**flow/run.sh**
```bash
#!/bin/bash
# OpenROAD 26Q1-2900-gdf79404cd8, Yosys 0.63+post, stock flow scripts
make -C /OpenROAD-flow-scripts/flow DESIGN_CONFIG=/design/flow/config.mk WORK_HOME=/design/flow/orfs finish
```
**flow/config.mk**
```make
export PLATFORM = sky130hd
export DESIGN_NAME = pht
export DESIGN_NICKNAME = pht
export VERILOG_FILES = /design/flow/design.v
export SDC_FILE = /design/flow/constraint.sdc
export NUM_CORES = 4
export LEC_CHECK = 1
export CORE_UTILIZATION = 40
```
**flow/constraint.sdc**
```tcl
current_design pht

set clk_period 8.8
set clk_io_pct 0.2

create_clock -name clk0 -period $clk_period

set non_clock_inputs [all_inputs -no_clocks]
set_input_delay [expr $clk_period * $clk_io_pct] -clock clk0 $non_clock_inputs
set_output_delay [expr $clk_period * $clk_io_pct] -clock clk0 [all_outputs]
```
* * * * * * *
[Problem to work on]
Give back the listing above exactly as written.

[Answer section]
**flow/run.sh**
```bash
#!/bin/bash
# OpenROAD 26Q1-2900-gdf79404cd8, Yosys 0.63+post, stock flow scripts
make -C /OpenROAD-flow-scripts/flow DESIGN_CONFIG=/design/flow/config.mk WORK_HOME=/design/flow/orfs finish
```
**flow/config.mk**
```make
export PLATFORM = sky130hd
export DESIGN_NAME = pht
export DESIGN_NICKNAME = pht
export VERILOG_FILES = /design/flow/design.v
export SDC_FILE = /design/flow/constraint.sdc
export NUM_CORES = 4
export LEC_CHECK = 1
export CORE_UTILIZATION = 40
```
**flow/constraint.sdc**
```tcl
current_design pht

set clk_period 8.8
set clk_io_pct 0.2

create_clock -name clk0 -period $clk_period

set non_clock_inputs [all_inputs -no_clocks]
set_input_delay [expr $clk_period * $clk_io_pct] -clock clk0 $non_clock_inputs
set_output_delay [expr $clk_period * $clk_io_pct] -clock clk0 [all_outputs]
```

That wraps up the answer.